**Your objective:** A verbatim reproduction of the lines below, from the line containing "export SYNTH_ARGS = -nofsm -noshare" through the line containing "set_load 0.02 [all_outputs]", both ends included, is the whole required output.

Records from a dataset:
= Beginning of Section =

$ cat config.mk
export PLATFORM = sky130hd
export DESIGN_NAME = tour_cmd_sequencer
export DESIGN_NICKNAME = d
export VERILOG_FILES = /design/src/rtl/tour_cmd_sequencer.sv
export SDC_FILE = /design/constraint.sdc
export NUM_CORES = 1
export LEC_CHECK = 0
export ABC_CLOCK_PERIOD_IN_PS = 6900
export BUFFER_PORTS_ARGS = -buffer_cell sky130_fd_sc_hd__buf_2
export CORE_UTILIZATION = 50
export DETAILED_ROUTE_END_ITERATION = 8
export GPL_ROUTABILITY_DRIVEN = 0
export PLACE_DENSITY = 0.63
export REMOVE_ABC_BUFFERS = 1
export SLEW_MARGIN = 20
export SYNTH_ARGS = -nofsm -noshare
export SYNTH_HDL_FRONTEND = slang
export SYNTH_SLANG_ARGS = --single-unit
export TNS_END_PERCENT = 10
$ cat constraint.sdc
create_clock -name i_clk -period 6.9 [get_ports i_clk]
set_input_delay 1.38 -clock i_clk [delete_from_list [all_inputs] [get_ports i_clk]]
set_output_delay 1.38 -clock i_clk [all_outputs]
set_load 0.02 [all_outputs]
$ cat src/rtl/tour_cmd_sequencer.sv
// rtl/tour_cmd_sequencer.sv - Knight command queue with send/ack/retry sequencing toward RemoteComm
// Optional feature macro: SEQ_PAUSE_EN (adds i_pause input and a PAUSE state)
module tour_cmd_sequencer #(
  parameter int          DEPTH     = 16,
  parameter logic [7:0]  ACK       = 8'hA5,
  parameter logic [23:0] TMO_CYC   = 24'd5000000,
  parameter int          MAX_RETRY = 2
) (
  input  logic        i_clk,
  input  logic        i_rst,
  input  logic        i_wr_cmd,
  input  logic [15:0] i_cmd_in,
  input  logic        i_start,
`ifdef SEQ_PAUSE_EN
  input  logic        i_pause,
`endif
  output logic        o_send_cmd,
  output logic [15:0] o_cmd,
  input  logic        i_cmd_sent,
  input  logic        i_resp_rdy,
  input  logic [7:0]  i_resp,
  output logic        o_full,
  output logic        o_empty,
  output logic        o_busy,
  output logic        o_done,
  output logic        o_err,
  output logic [7:0]  o_n_acked
);

  localparam int AW = $clog2(DEPTH);

  // ST_NEXT is the cycle after an ACK pop, where the post-pop queue level decides DONE vs SEND.
`ifdef SEQ_PAUSE_EN
  typedef enum logic [2:0] {
    ST_IDLE, ST_SEND, ST_WAIT_SENT, ST_WAIT_RESP, ST_NEXT, ST_DONE, ST_ERR, ST_PAUSE
  } state_t;
`else
  typedef enum logic [2:0] {
    ST_IDLE, ST_SEND, ST_WAIT_SENT, ST_WAIT_RESP, ST_NEXT, ST_DONE, ST_ERR
  } state_t;
`endif

  state_t      r_state;
  state_t      w_state_nxt;
  state_t      w_send_tgt;
  logic [15:0] r_mem [DEPTH];
  logic [AW:0] r_wr_ptr;
  logic [AW:0] r_rd_ptr;
  logic [7:0]  r_retry;
  logic [23:0] r_timer;
  logic [7:0]  r_n_acked;
  logic        w_push;
  logic        w_pop;
  logic        w_full;
  logic        w_empty;
  logic        w_ack;
  logic        w_timeout;
  logic        w_retry_inc;
  logic        w_retry_clr;
  logic        w_cnt_clr;

  assign w_full    = (r_wr_ptr[AW] != r_rd_ptr[AW]) && (r_wr_ptr[AW-1:0] == r_rd_ptr[AW-1:0]);
  assign w_empty   = (r_wr_ptr == r_rd_ptr);
  assign w_push    = i_wr_cmd && !w_full;
  assign w_ack     = i_resp_rdy && (i_resp == ACK);
  assign w_timeout = (r_timer == TMO_CYC - 24'd1);

`ifdef SEQ_PAUSE_EN
  assign w_send_tgt = i_pause ? ST_PAUSE : ST_SEND;
`else
  assign w_send_tgt = ST_SEND;
`endif

  assign o_full     = w_full;
  assign o_empty    = w_empty;
  assign o_cmd      = w_empty ? 16'd0 : r_mem[r_rd_ptr[AW-1:0]];
  assign o_send_cmd = (r_state == ST_SEND);
  assign o_busy     = !((r_state == ST_IDLE) || (r_state == ST_DONE) || (r_state == ST_ERR));
  assign o_done     = (r_state == ST_DONE);
  assign o_err      = (r_state == ST_ERR);
  assign o_n_acked  = r_n_acked;

  // Queue storage: written on accepted pushes only, never reset.
  always_ff @(posedge i_clk) begin
    if (w_push) begin
      r_mem[r_wr_ptr[AW-1:0]] <= i_cmd_in;
    end
  end

  // Queue pointers: push and pop are independent so both land in the same cycle.
  always_ff @(posedge i_clk) begin
    if (i_rst) begin
      r_wr_ptr <= '0;
      r_rd_ptr <= '0;
    end else begin
      if (w_push) r_wr_ptr <= r_wr_ptr + (AW+1)'(1);
      if (w_pop)  r_rd_ptr <= r_rd_ptr + (AW+1)'(1);
    end
  end

  // Sequencer state, response timer, retry count and ack counter.
  always_ff @(posedge i_clk) begin
    if (i_rst) begin
      r_state   <= ST_IDLE;
      r_timer   <= 24'd0;
      r_retry   <= 8'd0;
      r_n_acked <= 8'd0;
    end else begin
      r_state <= w_state_nxt;
      r_timer <= (r_state == ST_WAIT_RESP) ? r_timer + 24'd1 : 24'd0;
      if (w_retry_clr)      r_retry <= 8'd0;
      else if (w_retry_inc) r_retry <= r_retry + 8'd1;
      if (w_cnt_clr)                        r_n_acked <= 8'd0;
      else if (w_pop && r_n_acked != 8'hFF) r_n_acked <= r_n_acked + 8'd1;
    end
  end

  // Next-state and per-cycle control decisions; a response beats a same-cycle timeout.
  always_comb begin
    w_state_nxt = r_state;
    w_pop       = 1'b0;
    w_retry_inc = 1'b0;
    w_retry_clr = 1'b0;
    w_cnt_clr   = 1'b0;
    case (r_state)
      ST_IDLE, ST_DONE: begin
        if (i_start) begin
          if (!w_empty) begin
            w_state_nxt = w_send_tgt;
            w_cnt_clr   = 1'b1;
            w_retry_clr = 1'b1;
          end else begin
            w_state_nxt = ST_DONE;
          end
        end
      end
      ST_SEND:      w_state_nxt = ST_WAIT_SENT;
      ST_WAIT_SENT: if (i_cmd_sent) w_state_nxt = ST_WAIT_RESP;
      ST_WAIT_RESP: begin
        if (w_ack) begin
          w_pop       = 1'b1;
          w_retry_clr = 1'b1;
          w_state_nxt = ST_NEXT;
        end else if (i_resp_rdy || w_timeout) begin
          if (r_retry < 8'(MAX_RETRY)) begin
            w_retry_inc = 1'b1;
            w_state_nxt = w_send_tgt;
          end else begin
            w_state_nxt = ST_ERR;
          end
        end
      end
      ST_NEXT:      w_state_nxt = w_empty ? ST_DONE : w_send_tgt;
      ST_ERR: begin
        if (i_start) begin
          w_retry_clr = 1'b1;
          w_state_nxt = w_send_tgt;
        end
      end
`ifdef SEQ_PAUSE_EN
      ST_PAUSE:     if (!i_pause) w_state_nxt = ST_SEND;
`endif
      default:      w_state_nxt = ST_IDLE;
    endcase
  end

endmodule

# --- Yosys cells after proc, flatten, opt, wreduce, memory -nomap -nowiden ---
# Memory sizes are Yosys's and may differ from the RTL's. A register that Yosys moved wholly into a read port is not among the register bits.
# Index checks and enable logic that the tools add are counted.
op_classes:
  addsub: 5
  n_lt_le_gt_ge: 1
  eq_ne: 16
  muxes: 24
  bitwise_logic: 1
  reduce_logical: 15
ops:
  columns: ["op", "count"]
  rows:
  - ["24-bit by 1-bit adder with 24-bit output (second input constant)", 1]
  - ["24-bit by 23-bit equality test with 1-bit output (second input constant)", 1]
  - ["3-bit 2-to-1 mux", 7]
  - ["3-bit one-hot mux with 6 select lines", 1]
  - ["8-bit by 1-bit adder with 8-bit output (second input constant)", 2]
  - ["16-bit 2-to-1 mux", 1]
  - ["1-bit 2-to-1 mux", 12]
  - ["5-bit by 1-bit adder with 5-bit output (second input constant)", 2]
  - ["3-bit equality test (second input constant)", 3]
  - ["8-bit equality test (second input constant)", 1]
  - ["8-bit by 2-bit less-than comparator with 1-bit output (second input constant)", 1]
  - ["4-bit 2-to-1 mux", 2]
  - ["8-bit inequality test (second input constant)", 1]
  - ["2-bit OR reduction", 4]
  - ["3-bit by 2-bit equality test with 1-bit output (second input constant)", 2]
  - ["2-bit inequality test (second input constant)", 3]
  - ["5-bit equality test", 1]
  - ["4-bit equality test", 1]
  - ["1-bit logical AND", 4]
  - ["4-bit AND reduction", 1]
  - ["3-bit by 1-bit equality test with 1-bit output (second input constant)", 1]
  - ["3-bit zero test", 1]
  - ["1-bit logical OR", 3]
  - ["3-bit by 2-bit inequality test with 1-bit output (second input constant)", 1]
  - ["other kinds (4)", 5]
totals:
  ff_bits: 53
  ramBits: 256
  out_inout_bits: 30
  word_cells: 69
  mem_count: 1
mem_list:
  columns: ["memory", "depth", "width", "rd", "rd_clocked_by_memory_dff", "write_ports", "line_no", "rtl"]
  rows:
  - ["r_mem", 16, 16, 1, 1, 1, "46", "logic [15:0] r_mem [DEPTH];"]

# --- Longest topological paths before layout ---
depth:
  word_depth: 6
  depth_mapped: 7

# --- Worst setup path after synthesis ---
# Ideal clock, no wire load.
synth_path:
  path_kind: "register to output"
  startpoint: "register with a tool-made name"
  endpoint: "output port o_cmd[0]"
  t_arrival_ps: 1972
  t_required_ps: 5520
  slack_ps: 3548
  path_stages_with_launch: 6
  path_buffers: 2
  cell_sequence: "dfxtp_1 -> buf_2 -> buf_2 -> mux4_2 -> mux4_2 -> nor2b_1"
synth_lines:
  columns: ["item", "line_no", "rtl"]
  rows:
  - ["to (decl)", "18", "output logic [15:0] o_cmd,"]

= End of Section =

**Response below:**
export SYNTH_ARGS = -nofsm -noshare
export SYNTH_HDL_FRONTEND = slang
export SYNTH_SLANG_ARGS = --single-unit
export TNS_END_PERCENT = 10
$ cat constraint.sdc
create_clock -name i_clk -period 6.9 [get_ports i_clk]
set_input_delay 1.38 -clock i_clk [delete_from_list [all_inputs] [get_ports i_clk]]
set_output_delay 1.38 -clock i_clk [all_outputs]
set_load 0.02 [all_outputs]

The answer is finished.